One of the jobs I carried out for a customer this week started off looking like a normal Windows corruption but upon further investigation things began to get a little bit interesting. Asked if any modifications to the computer or software had occurred over the past couple of days, the customer replied by saying that he’d recently received a virus through his e-mail account that he subsequently deleted and he was wondering if maybe that was what had caused the current damage. As means of supporting his claim that he had a virus, he produced the following e-mail that had been forwarded to him from a friend;

"I have unwittingly been infected with a virus from someone's e-mail. The virus sends itself to all the addressees in the address book of the computer it has arrived at. Since you are in my address book it may get to you. Take the time and remove it now. The instructions are easy to follow and I got rid of the virus in about 30 seconds. Some versions of anti virus software including Norton and Inoculate T have not been able to detect it. It is said the virus hides in the computer for 2 weeks and then damages the disk irreparably. The virus is called sulfnbk.exe. Many apologies for the trouble this is causing."

Of course, after receiving such an e-mail, my customer immediately searched for the file ‘sulfnbk.exe’ and to his horror the file was found in his Windows directory and so obviously not wanting a virus on his machine he immediately deleted said file then got back to his usual routine. The problem with this little routine was that the e-mail turned out to be a hoax and in fact sulfnbk.exe is an important system file that’s present in every copy Windows 98. Every user with this Operating System who received the hoax e-mail and attempted to search for the supposedly infected file, would of course have found it and those who didn’t check out the authenticity of the e-mail first would then have deleted the file and therefore corrupted their Windows installation; very clever.
In addition, the e-mail suggests that the virus could have been sent out by your machine to everybody in your address book and so it urges you to e-mail them all with the removal instructions so they too can delete the file. Obviously all the contacts in your address book wouldn’t be too pleased that you’d e-mailed them instructions on how to quickly and easily corrupt their own Windows installation and as a result you may find yourself losing a couple of good friends!
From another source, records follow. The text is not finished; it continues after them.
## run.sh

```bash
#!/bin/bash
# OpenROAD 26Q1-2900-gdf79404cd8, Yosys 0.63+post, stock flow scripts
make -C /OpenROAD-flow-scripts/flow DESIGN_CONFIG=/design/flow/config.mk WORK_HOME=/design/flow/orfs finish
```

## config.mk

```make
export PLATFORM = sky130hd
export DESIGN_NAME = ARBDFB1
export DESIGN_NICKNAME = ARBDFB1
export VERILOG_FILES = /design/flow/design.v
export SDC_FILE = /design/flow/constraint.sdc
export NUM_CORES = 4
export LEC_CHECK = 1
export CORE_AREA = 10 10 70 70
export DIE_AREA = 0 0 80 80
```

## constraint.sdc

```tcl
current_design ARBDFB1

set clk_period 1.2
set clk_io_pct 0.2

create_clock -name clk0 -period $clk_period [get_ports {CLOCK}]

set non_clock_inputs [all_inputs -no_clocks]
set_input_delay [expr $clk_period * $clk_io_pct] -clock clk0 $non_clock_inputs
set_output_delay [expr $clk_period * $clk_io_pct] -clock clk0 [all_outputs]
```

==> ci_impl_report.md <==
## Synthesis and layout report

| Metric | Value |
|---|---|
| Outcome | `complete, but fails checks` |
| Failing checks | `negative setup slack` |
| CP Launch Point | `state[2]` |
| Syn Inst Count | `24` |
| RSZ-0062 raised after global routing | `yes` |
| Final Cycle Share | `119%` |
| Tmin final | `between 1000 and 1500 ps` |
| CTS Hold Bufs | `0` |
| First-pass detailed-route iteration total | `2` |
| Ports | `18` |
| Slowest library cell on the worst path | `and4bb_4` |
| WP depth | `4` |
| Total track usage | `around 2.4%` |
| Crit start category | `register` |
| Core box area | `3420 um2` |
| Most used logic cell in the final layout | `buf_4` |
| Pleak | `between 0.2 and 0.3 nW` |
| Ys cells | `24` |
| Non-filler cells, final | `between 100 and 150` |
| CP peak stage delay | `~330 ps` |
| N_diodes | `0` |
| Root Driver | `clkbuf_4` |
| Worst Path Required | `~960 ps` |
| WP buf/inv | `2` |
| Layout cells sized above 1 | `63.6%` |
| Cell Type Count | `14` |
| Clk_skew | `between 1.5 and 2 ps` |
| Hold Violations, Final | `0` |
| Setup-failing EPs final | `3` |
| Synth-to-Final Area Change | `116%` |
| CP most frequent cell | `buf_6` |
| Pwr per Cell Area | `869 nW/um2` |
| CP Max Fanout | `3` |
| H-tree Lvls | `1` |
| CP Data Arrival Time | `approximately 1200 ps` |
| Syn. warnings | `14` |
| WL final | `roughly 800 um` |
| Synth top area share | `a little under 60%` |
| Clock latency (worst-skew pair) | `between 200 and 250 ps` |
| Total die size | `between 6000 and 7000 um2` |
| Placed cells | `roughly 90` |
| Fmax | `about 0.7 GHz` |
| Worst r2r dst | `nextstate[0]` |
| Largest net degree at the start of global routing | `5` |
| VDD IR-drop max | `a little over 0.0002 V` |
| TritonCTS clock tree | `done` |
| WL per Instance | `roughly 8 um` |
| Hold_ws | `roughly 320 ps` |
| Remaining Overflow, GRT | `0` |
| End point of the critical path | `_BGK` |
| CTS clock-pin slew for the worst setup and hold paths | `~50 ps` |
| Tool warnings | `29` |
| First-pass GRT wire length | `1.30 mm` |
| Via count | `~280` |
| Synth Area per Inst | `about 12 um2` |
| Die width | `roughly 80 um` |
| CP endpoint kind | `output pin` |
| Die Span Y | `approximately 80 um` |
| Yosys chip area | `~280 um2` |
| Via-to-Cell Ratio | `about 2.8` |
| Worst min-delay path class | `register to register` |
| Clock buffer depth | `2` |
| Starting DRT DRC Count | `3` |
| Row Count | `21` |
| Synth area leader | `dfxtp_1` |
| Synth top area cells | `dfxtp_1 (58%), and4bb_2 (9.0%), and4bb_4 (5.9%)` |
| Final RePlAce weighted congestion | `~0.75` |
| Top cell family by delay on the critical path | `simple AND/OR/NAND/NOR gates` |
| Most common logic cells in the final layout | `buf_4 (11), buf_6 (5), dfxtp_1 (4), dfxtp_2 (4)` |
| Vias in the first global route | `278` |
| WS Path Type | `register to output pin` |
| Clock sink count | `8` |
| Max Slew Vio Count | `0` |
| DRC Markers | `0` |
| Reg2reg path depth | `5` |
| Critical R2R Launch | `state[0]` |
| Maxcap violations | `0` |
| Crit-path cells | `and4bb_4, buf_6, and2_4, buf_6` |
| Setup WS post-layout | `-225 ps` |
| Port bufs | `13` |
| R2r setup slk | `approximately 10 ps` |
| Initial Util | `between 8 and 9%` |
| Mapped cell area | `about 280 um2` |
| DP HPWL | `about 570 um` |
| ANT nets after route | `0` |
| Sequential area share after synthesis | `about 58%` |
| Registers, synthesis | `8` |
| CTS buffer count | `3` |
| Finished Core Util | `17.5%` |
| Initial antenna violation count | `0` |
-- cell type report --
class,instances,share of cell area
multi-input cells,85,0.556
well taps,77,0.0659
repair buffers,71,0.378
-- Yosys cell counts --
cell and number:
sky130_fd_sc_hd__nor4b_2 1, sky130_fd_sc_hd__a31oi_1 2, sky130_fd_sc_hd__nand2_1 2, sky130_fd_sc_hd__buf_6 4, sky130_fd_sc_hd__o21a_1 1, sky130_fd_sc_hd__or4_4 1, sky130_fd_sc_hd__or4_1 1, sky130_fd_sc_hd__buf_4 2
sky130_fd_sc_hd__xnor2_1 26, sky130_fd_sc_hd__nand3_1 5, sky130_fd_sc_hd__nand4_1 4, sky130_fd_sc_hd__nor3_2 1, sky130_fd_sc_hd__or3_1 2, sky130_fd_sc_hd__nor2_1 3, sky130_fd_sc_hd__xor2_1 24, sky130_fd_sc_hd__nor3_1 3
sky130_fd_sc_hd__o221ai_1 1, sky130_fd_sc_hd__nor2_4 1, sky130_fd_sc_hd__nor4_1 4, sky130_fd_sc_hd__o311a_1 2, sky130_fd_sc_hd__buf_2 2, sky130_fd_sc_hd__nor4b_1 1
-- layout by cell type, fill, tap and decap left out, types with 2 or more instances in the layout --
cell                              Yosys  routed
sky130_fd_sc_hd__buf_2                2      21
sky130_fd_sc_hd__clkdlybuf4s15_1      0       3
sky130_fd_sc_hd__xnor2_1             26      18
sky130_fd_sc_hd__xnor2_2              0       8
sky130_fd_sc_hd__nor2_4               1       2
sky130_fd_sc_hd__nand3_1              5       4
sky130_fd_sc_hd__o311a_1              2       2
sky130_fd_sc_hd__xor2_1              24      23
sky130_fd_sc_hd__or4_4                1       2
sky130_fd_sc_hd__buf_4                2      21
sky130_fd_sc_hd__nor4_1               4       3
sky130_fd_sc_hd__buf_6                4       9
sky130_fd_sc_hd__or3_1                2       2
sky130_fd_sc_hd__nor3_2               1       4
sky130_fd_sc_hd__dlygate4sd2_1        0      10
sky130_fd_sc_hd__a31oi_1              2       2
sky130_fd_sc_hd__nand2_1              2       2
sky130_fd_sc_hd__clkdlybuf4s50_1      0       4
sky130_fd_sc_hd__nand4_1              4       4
===== ./run.sh =====
#!/bin/bash
# OpenROAD 26Q1-2900-gdf79404cd8, Yosys 0.63+post, stock flow scripts
make -C /OpenROAD-flow-scripts/flow DESIGN_CONFIG=/design/flow/config.mk WORK_HOME=/design/flow/orfs finish

===== ./config.mk =====
export PLATFORM = sky130hd
export DESIGN_NAME = ZigZagAlien
export DESIGN_NICKNAME = ZigZagAlien
export VERILOG_FILES = /design/flow/design.v
export SDC_FILE = /design/flow/constraint.sdc
export NUM_CORES = 4
export LEC_CHECK = 1
export CORE_AREA = 10 10 70 70
export DIE_AREA = 0 0 80 80

===== ./constraint.sdc =====
current_design ZigZagAlien

set clk_period 1.6
set clk_io_pct 0.2

create_clock -name clk0 -period $clk_period [get_ports {clk}]

set non_clock_inputs [all_inputs -no_clocks]
set_input_delay [expr $clk_period * $clk_io_pct] -clock clk0 $non_clock_inputs
set_output_delay [expr $clk_period * $clk_io_pct] -clock clk0 [all_outputs]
So, there’s a lesson to be learned from all of this. Firstly, the Internet is even less safe than it may first seem; not only do you have to worry about real viruses, you also have to worry about hoaxes warning you about fictional viruses. It’s also important to remember not to always believe what you receive through your e-mail account, even if you know the sender. Finally, don’t encourage hoaxing by actually forwarding the e-mails you receive without first checking out a list of known hoaxes from a source such as At the end of the day, I’d make a guess and say that probably around 99% of the e-mails claiming to give information about a new virus are fabricated so just stop for a minute and think whether the information contained is likely to be accurate. The people creating these e-mails are praying on the vulnerabilities of new computer users to no constructive use and it should be stopped.